Ancestor chain for White Rice: Rice -> Grains


Now with a `DataFrame`:

In [19]:
def get_ancestor_chain(food_class_id, df):
    current_id = food_class_id
    ancestors = []
    
    while current_id is not None:
        parent_row = get_parent_row(current_id, df)
        
        if parent_row is not None and not parent_row.empty:
            parent_name = parent_row['Name'].values[0]
            ancestors.append(parent_name)
            current_id = parent_row['ID'].values[0]  # Move to the next ancestor ID
        else:
            current_id = None  # Stop when there is no parent left
    return ancestors

In [20]:
# Example: Get the ancestor chain for White Rice (ID 4)
ancestors = get_ancestor_chain(4, df_example)
print("Ancestor chain for White Rice:", " -> ".join(ancestors))

Ancestor chain for White Rice: Rice -> Grains


#### Example 3 - New Instance in the Dictionary
To add a new food class to the existing hierarchy it can be done by creating a new instance of `FoodClass` and then add it to the `food_classes` dictionary with a unique ID.

In [21]:
new_food_class_id = 72
new_food_class_name = "Orange"
new_food_class_impact = 0.3  
new_food_class_parent_id = 1 

# Create a new FoodClass instance
new_food_class = FoodClass(new_food_class_id, new_food_class_name, new_food_class_impact, new_food_class_parent_id)

# Add it to the food_classes dictionary
food_classes[new_food_class_id] = new_food_class

# Verify the new class was added
print(f"Added new food class: ID = {new_food_class.id}, Name = {new_food_class.name}, "
      f"Impact = {new_food_class.impact}, Parent ID = {new_food_class.parent_id}")

# Display the updated food_classes dictionary
print("\nUpdated Food Class Hierarchy:")
for class_id, food_class in food_classes.items():
    print(f"ID: {food_class.id}, Name: {food_class.name}, Impact: {food_class.impact}, Parent ID: {food_class.parent_id}")

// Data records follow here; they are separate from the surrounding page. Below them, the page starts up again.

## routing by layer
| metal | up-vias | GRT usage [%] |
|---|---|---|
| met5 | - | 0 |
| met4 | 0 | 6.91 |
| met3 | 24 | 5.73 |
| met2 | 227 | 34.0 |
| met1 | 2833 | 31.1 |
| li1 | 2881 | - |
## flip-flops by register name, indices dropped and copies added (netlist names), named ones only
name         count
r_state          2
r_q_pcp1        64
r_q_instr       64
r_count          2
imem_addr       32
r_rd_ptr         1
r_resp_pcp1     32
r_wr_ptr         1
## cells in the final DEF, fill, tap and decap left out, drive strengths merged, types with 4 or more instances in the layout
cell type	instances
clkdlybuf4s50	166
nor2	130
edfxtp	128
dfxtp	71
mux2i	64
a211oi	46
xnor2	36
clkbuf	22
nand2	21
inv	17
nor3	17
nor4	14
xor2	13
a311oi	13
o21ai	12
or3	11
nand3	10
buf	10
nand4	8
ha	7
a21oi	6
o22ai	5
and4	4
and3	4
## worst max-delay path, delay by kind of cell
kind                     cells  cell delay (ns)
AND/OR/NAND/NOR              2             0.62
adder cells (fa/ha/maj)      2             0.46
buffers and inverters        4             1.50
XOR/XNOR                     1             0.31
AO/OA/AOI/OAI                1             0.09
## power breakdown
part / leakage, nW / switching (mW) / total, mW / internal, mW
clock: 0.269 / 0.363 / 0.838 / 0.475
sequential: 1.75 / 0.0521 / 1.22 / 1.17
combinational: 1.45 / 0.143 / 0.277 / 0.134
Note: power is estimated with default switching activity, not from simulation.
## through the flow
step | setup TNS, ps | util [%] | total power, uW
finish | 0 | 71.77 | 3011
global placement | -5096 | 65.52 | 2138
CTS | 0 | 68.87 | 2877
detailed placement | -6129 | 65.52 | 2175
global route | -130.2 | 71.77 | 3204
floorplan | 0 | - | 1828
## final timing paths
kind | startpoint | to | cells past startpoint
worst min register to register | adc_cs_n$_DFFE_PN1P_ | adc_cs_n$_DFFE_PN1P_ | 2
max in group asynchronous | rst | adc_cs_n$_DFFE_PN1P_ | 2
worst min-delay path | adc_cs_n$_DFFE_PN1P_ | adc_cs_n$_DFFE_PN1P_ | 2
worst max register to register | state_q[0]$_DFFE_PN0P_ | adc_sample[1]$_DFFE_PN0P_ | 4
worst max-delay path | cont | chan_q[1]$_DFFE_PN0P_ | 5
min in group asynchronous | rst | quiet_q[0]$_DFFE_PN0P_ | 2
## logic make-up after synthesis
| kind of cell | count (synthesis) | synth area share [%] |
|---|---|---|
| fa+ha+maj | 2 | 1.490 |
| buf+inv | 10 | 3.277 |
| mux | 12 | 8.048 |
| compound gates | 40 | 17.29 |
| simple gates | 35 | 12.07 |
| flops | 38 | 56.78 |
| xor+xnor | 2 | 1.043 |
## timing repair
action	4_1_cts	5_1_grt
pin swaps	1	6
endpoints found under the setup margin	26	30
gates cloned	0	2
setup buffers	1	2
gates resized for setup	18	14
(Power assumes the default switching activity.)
===== config.mk =====
export PLATFORM = sky130hd
export DESIGN_NAME = cdc_fifo_rd_fwft
export DESIGN_NICKNAME = d
export VERILOG_FILES = /design/src/rtl/cdc_fifo_rd_fwft.sv
export SDC_FILE = /design/constraint.sdc
export NUM_CORES = 1
export LEC_CHECK = 0
export CORE_MARGIN = 1
export CORE_UTILIZATION = 46
export CTS_CLUSTER_SIZE = 40
export DETAILED_ROUTE_END_ITERATION = 6
export HOLD_SLACK_MARGIN = 0.15
export PLACE_DENSITY = 0.76
export SYNTH_ARGS = -nofsm -noshare
export SYNTH_HDL_FRONTEND = slang
export SYNTH_SLANG_ARGS = --single-unit

===== constraint.sdc =====
create_clock -name r_clk -period 2.6 [get_ports r_clk]
set_input_delay 0.52 -clock r_clk [delete_from_list [all_inputs] [get_ports r_clk]]
set_output_delay 0.52 -clock r_clk [all_outputs]
set_load 0.02 [all_outputs]
## src/rtl/nw_align_reader.sv

```systemverilog
// rtl/nw_align_reader.sv - Needleman-Wunsch path memory reader streaming aligned character pairs.
// Walks the traceback path from (0,0) to (LENGTH-1,LENGTH-1) and emits one pair per legal step.
module nw_align_reader #(
  parameter int LENGTH      = 10,
  parameter int CWIDTH      = 2,
  parameter int CORD_LENGTH = 8,
  parameter int BYTE_SIZE   = 2 * CORD_LENGTH,
  parameter int ADDR_WIDTH  = 5
) (
  input  logic                       clk,
  input  logic                       reset,
  input  logic                       start,
  input  logic [ADDR_WIDTH:0]        path_len,
  input  logic [LENGTH*CWIDTH-1:0]   s1,
  input  logic [LENGTH*CWIDTH-1:0]   s2,
  output logic                       rd_en,
  output logic [ADDR_WIDTH-1:0]      raddr,
  input  logic [BYTE_SIZE-1:0]       rdata,
  output logic                       out_valid,
  input  logic                       out_ready,
  output logic [CWIDTH-1:0]          out_c1,
  output logic [CWIDTH-1:0]          out_c2,
  output logic                       out_gap1,
  output logic                       out_gap2,
  output logic                       out_last,
  output logic                       busy,
  output logic                       done,
  output logic                       error
);

  typedef enum logic [2:0] {IDLE, READ, WAIT, EMIT, DONE, ERR} state_t;

  localparam logic [ADDR_WIDTH:0]    MAX_PATH = (ADDR_WIDTH+1)'(2*LENGTH-1);
  localparam logic [CORD_LENGTH-1:0] LEN_C    = CORD_LENGTH'(LENGTH);
  localparam logic [CORD_LENGTH-1:0] LAST_C   = CORD_LENGTH'(LENGTH-1);
  localparam logic [CORD_LENGTH-1:0] ONE_C    = CORD_LENGTH'(1);
  localparam logic [CORD_LENGTH-1:0] ZERO_C   = '0;

  state_t                  state_q;
  logic [ADDR_WIDTH-1:0]   cur_addr_q, raddr_q;
  logic [CORD_LENGTH-1:0]  px_q, py_q;
  logic                    first_q, rd_en_q;
  logic                    out_valid_q, out_gap1_q, out_gap2_q, out_last_q;
  logic [CWIDTH-1:0]       out_c1_q, out_c2_q;
  logic                    busy_q, done_q, error_q;

  logic [CORD_LENGTH-1:0]  rx, ry, dx, dy;
  logic                    ent_ok, ent_g1, ent_g2, ent_last;
  logic [CWIDTH-1:0]       ent_c1, ent_c2;

  function automatic logic [CWIDTH-1:0] char_at(input logic [LENGTH*CWIDTH-1:0] str,
                                                input logic [CORD_LENGTH-1:0]   idx);
    logic [CWIDTH-1:0] c;
    c = '0;
    for (int j = 0; j < LENGTH; j++) begin
      if (idx == CORD_LENGTH'(j)) c = str[(LENGTH-1-j)*CWIDTH +: CWIDTH];
    end
    return c;
  endfunction

  // Classify the entry returned by memory against the previous coordinate.
  always_comb begin
    rx       = rdata[BYTE_SIZE-1 -: CORD_LENGTH];
    ry       = rdata[CORD_LENGTH-1:0];
    dx       = rx - px_q;
    dy       = ry - py_q;
    ent_ok   = 1'b1;
    ent_c1   = '0;
    ent_c2   = '0;
    ent_g1   = 1'b0;
    ent_g2   = 1'b0;
    ent_last = (cur_addr_q == '0);
    if (first_q) begin
      if (rx != ZERO_C || ry != ZERO_C) ent_ok = 1'b0;
      ent_c1 = char_at(s1, ZERO_C);
      ent_c2 = char_at(s2, ZERO_C);
    end else if (rx >= LEN_C || ry >= LEN_C) begin
      ent_ok = 1'b0;
    end else if (dx == ONE_C && dy == ONE_C) begin
      ent_c1 = char_at(s1, ry);
      ent_c2 = char_at(s2, rx);
    end else if (dx == ZERO_C && dy == ONE_C) begin
      ent_c1 = char_at(s1, ry);
      ent_g2 = 1'b1;
    end else if (dx == ONE_C && dy == ZERO_C) begin
      ent_g1 = 1'b1;
      ent_c2 = char_at(s2, rx);
    end else begin
      ent_ok = 1'b0;
    end
    if (ent_last && (rx != LAST_C || ry != LAST_C)) ent_ok = 1'b0;
  end

  always_ff @(posedge clk) begin
    if (reset) begin
      state_q     <= IDLE;
      cur_addr_q  <= '0;
      raddr_q     <= '0;
      px_q        <= '0;
      py_q        <= '0;
      first_q     <= 1'b0;
      rd_en_q     <= 1'b0;
      out_valid_q <= 1'b0;
      out_c1_q    <= '0;
      out_c2_q    <= '0;
      out_gap1_q  <= 1'b0;
      out_gap2_q  <= 1'b0;
      out_last_q  <= 1'b0;
      busy_q      <= 1'b0;
      done_q      <= 1'b0;
      error_q     <= 1'b0;
    end else begin
      case (state_q)
        IDLE: begin
          if (start) begin
            busy_q  <= 1'b1;
            done_q  <= 1'b0;
            error_q <= 1'b0;
            if (path_len == '0 || path_len > MAX_PATH) begin
              busy_q  <= 1'b0;
              error_q <= 1'b1;
              state_q <= ERR;
            end else begin
              cur_addr_q <= path_len[ADDR_WIDTH-1:0] - ADDR_WIDTH'(1);
              raddr_q    <= path_len[ADDR_WIDTH-1:0] - ADDR_WIDTH'(1);
              rd_en_q    <= 1'b1;
              first_q    <= 1'b1;
              state_q    <= READ;
            end
          end
        end
        READ: begin
          rd_en_q <= 1'b0;
          state_q <= WAIT;
        end
        WAIT: begin
          if (ent_ok) begin
            px_q        <= rx;
            py_q        <= ry;
            first_q     <= 1'b0;
            out_c1_q    <= ent_c1;
            out_c2_q    <= ent_c2;
            out_gap1_q  <= ent_g1;
            out_gap2_q  <= ent_g2;
            out_last_q  <= ent_last;
            out_valid_q <= 1'b1;
            state_q     <= EMIT;
          end else begin
            busy_q  <= 1'b0;
            error_q <= 1'b1;
            state_q <= ERR;
          end
        end
        EMIT: begin
          if (out_ready) begin
            out_valid_q <= 1'b0;
            out_c1_q    <= '0;
            out_c2_q    <= '0;
            out_gap1_q  <= 1'b0;
            out_gap2_q  <= 1'b0;
            out_last_q  <= 1'b0;
            if (out_last_q) begin
              busy_q  <= 1'b0;
              done_q  <= 1'b1;
              state_q <= DONE;
            end else begin
              cur_addr_q <= cur_addr_q - ADDR_WIDTH'(1);
              raddr_q    <= cur_addr_q - ADDR_WIDTH'(1);
              rd_en_q    <= 1'b1;
              state_q    <= READ;
            end
          end
        end
        DONE: state_q <= IDLE;
        ERR: begin
          out_valid_q <= 1'b0;
          state_q     <= IDLE;
        end
        default: state_q <= IDLE;
      endcase
    end
  end

  assign rd_en     = rd_en_q;
  assign raddr     = raddr_q;
  assign out_valid = out_valid_q;
  assign out_c1    = out_c1_q;
  assign out_c2    = out_c2_q;
  assign out_gap1  = out_gap1_q;
  assign out_gap2  = out_gap2_q;
  assign out_last  = out_last_q;
  assign busy      = busy_q;
  assign done      = done_q;
  assign error     = error_q;

endmodule

```

## config.mk

```make
export PLATFORM = sky130hd
export DESIGN_NAME = nw_align_reader
export DESIGN_NICKNAME = d
export VERILOG_FILES = /design/src/rtl/nw_align_reader.sv
export SDC_FILE = /design/constraint.sdc
export NUM_CORES = 1
export LEC_CHECK = 0
export BUFFER_PORTS_ARGS = -buffer_cell sky130_fd_sc_hd__buf_4
export CORE_UTILIZATION = 49
export CTS_CLUSTER_DIAMETER = 80
export DETAILED_ROUTE_END_ITERATION = 8
export PLACE_DENSITY = 0.87
export SLEW_MARGIN = 20
export SYNTH_ARGS = -nofsm -noshare
export SYNTH_HDL_FRONTEND = slang
export SYNTH_SLANG_ARGS = --single-unit
```

## constraint.sdc

```tcl
create_clock -name clk -period 2.84 [get_ports clk]
set_input_delay 0 -clock clk [delete_from_list [all_inputs] [get_ports clk]]
set_output_delay 0 -clock clk [all_outputs]
set_load 0.01 [all_outputs]
```

[Word level (Yosys, flattened, before mapping)]
Cells that the tools add are included.
Widths: inputs -> output; s select.
Storage, ports and cells
  memory bits (writable): 0
  bits in latches: 0
  word-level logic and storage cells: 178
  bits of input ports: 66
  register bits: 37
  ROM bits: 0
  memories kept: 0
Operators by class
  add/subtract/negate cells: 4
  shifts and indexed selects: 0
  order comparisons: 3
  equal/unequal tests: 33
  bitwise logic cells: 0
  $mul: 0
  reduce and logical (&&, ||, !) cells: 33
  divide/modulo/power cells: 0
  muxes and demuxes: 90
Operators by type and width (count)
  $eq 8x3->1 const B: 8
  $mux 2: 32
  $mux 1: 36
  $eq 8x1->1 const B: 4
  $eq 8x2->1 const B: 4
  $eq 8x4->1 const B: 4
  $logic_not 8->1: 4
  $mux 5: 4
  $ge 8x4->1 const B: 2
  $ne 8x4->1 const B: 2
  $reduce_bool 8->1: 2
  $sub 8x8->8: 2
  $mux 3: 5
  $reduce_and 5->1: 3
  $ne 2x2->1 const B: 7
  $pmux 1 s2: 6
  $pmux 3 s4: 1
  $pmux 5 s2: 1
  $sub 5x1->5 const B: 2
  $pmux 1 s3: 3
  $reduce_and 3->1: 3
  $reduce_bool 3->1: 3
  $pmux 2 s2: 2
  $reduce_and 4->1: 2
  11 further kinds: 21

[Longest topological paths before layout]
Gate-level depths: netlist (run 1).
  depth in word-level cells: 18
  mapped depth: 14
  gate-level depth less buffers: 11

[Worst setup path after synthesis (run 1)]
Ideal clock, no wire load.
  path kind: input -> register
  start: input rdata[8]
  end: register state_q[1]
  stages: 13
  setup slack: -0.022 ns
  library setup time: 0.079 ns
  data arrival time: 2.783 ns
  data required time: 2.761 ns
  path through: clkbuf_1 -> inv_1 -> ha_1 -> fa_1 -> nand4b_1 -> a221o_1 -> a2111oi_4 -> o2111ai_2 -> o31ai_2 -> buf_6 -> buf_12 -> nand3b_4 -> a211oi_2
Between the ends
  cells in the longest elaborated chain, start to end: 11
  elaborated cells on any way between the ends: 22
  classes of those cells: 1 x add/sub; 1 x order compare; 2 x eq/ne; 9 x mux; 9 x reduce/logical
Ends and longest elaborated chain
  from (decl): line 18  | input logic [BYTE_SIZE-1:0] rdata,
  $sub 8x8->8: line 65  | dx = rx - px_q;
  $eq 8x1->1: line 79, 85
  $logic_and 1x1->1: line 85  | end else if (dx == ONE_C && dy == ZERO_C) begin
  $mux 1: line 85
  $mux 1: line 82  | end else if (dx == ZERO_C && dy == ONE_C) begin
  $mux 1: line 79  | end else if (dx == ONE_C && dy == ONE_C) begin
  $mux 1: line 77  | end else if (rx >= LEN_C || ry >= LEN_C) begin
  $mux 1: line 73  | if (first_q) begin
  $mux 1 *: line 91  | if (ent_last && (rx != LAST_C || ry != LAST_C)) ent_ok = 1'b0;
  $mux 3 *: line 137  | if (ent_ok) begin
  $pmux 3 s4 *: line 113  | case (state_q)
  to (signal assigned): line 96  | state_q <= IDLE;
  to (signal assigned): line 122  | state_q <= ERR;
  to (signal assigned): line 134  | state_q <= WAIT;
  to (decl): line 39  | state_t state_q;
Mark *: on every way between the ends. The rest lies on a longest branch, timed or not.
A chain may end at the register's enable or synchronous reset.

[Worst setup path after layout (run 1)]
  start: register py_q[0]
  end: register py_q[0]
Between the ends
  cells in the longest elaborated chain, start to end: 10
  elaborated cells on any way between the ends: 13
  classes of those cells: 1 x add/sub; 1 x eq/ne; 6 x mux; 5 x reduce/logical
Ends and longest elaborated chain
  from (decl): line 41  | logic [CORD_LENGTH-1:0] px_q, py_q;
  from (signal assigned): line 139  | py_q <= ry;
  $sub 8x8->8 *: line 66  | dy = ry - py_q;
  $logic_not 8->1: line 85
  $logic_and 1x1->1: line 85
  $mux 1: line 85
  $mux 1: line 82
  $mux 1 *: line 79
  $mux 1 *: line 77
  $mux 1 *: line 73
  $mux 1 *: line 91
  $reduce_and 2->1 (no source line) *
Marks and branches as above.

Added new food class: ID = 72, Name = Orange, Impact = 0.3, Parent ID = 1

Updated Food Class Hierarchy:
ID: 1, Name: Beef Mince, Impact: nan, Parent ID: 2.0
ID: 2, Name: Beef, Impact: 2.649402237, Parent ID: 3.0
ID: 3, Name: Ruminant Meat, Impact: 5.508225903, Parent ID: 4.0
ID: 4, Name: Meat, Impact: 1.310413655, Parent ID: nan
ID: 5, Name: Pork Mince, Impact: nan, Parent ID: 6.0
ID: 6, Name: Pork, Impact: nan, Parent ID: 7.0
ID: 7, Name: Pork & Poultry, Impact: 4.548881992, Parent ID: 4.0
ID: 8, Name: Carrots, Impact: 9.811717734, Parent ID: 9.0
ID: 9, Name: Root Vegetables, Impact: 7.781639031, Parent ID: 10.0
ID: 10, Name: Vegetables, Impact: 3.161091821, Parent ID: nan
ID: 11, Name: Onions, Impact: 9.000471107, Parent ID: 12.0
ID: 12, Name: Onions and Leeks, Impact: 4.764500409, Parent ID: 13.0
ID: 13, Name: Bulbs, Impact: 7.706728936, Parent ID: 10.0
ID: 14, Name: Celery, Impact: 0.2183862344, Parent ID: 15.0
ID: 15, Name: Stem Vegetables, Impact: 5.441168674, Parent ID: 10.0
ID

## Step 4: Recursive Impact Retrival
The `get_impact` function is the key to finding the CO2 impact of a given food class. Here's how it works:
1. Checck if the requested food class ID is in the `food_classes` dictionary.
2. If the class has a defined `impact` (i.e., it's not `NaN`), the function returns the impact.
3. If the class doesn't have an impact but has a `parent_id` the cunction calls itself recursively with the parent's ID.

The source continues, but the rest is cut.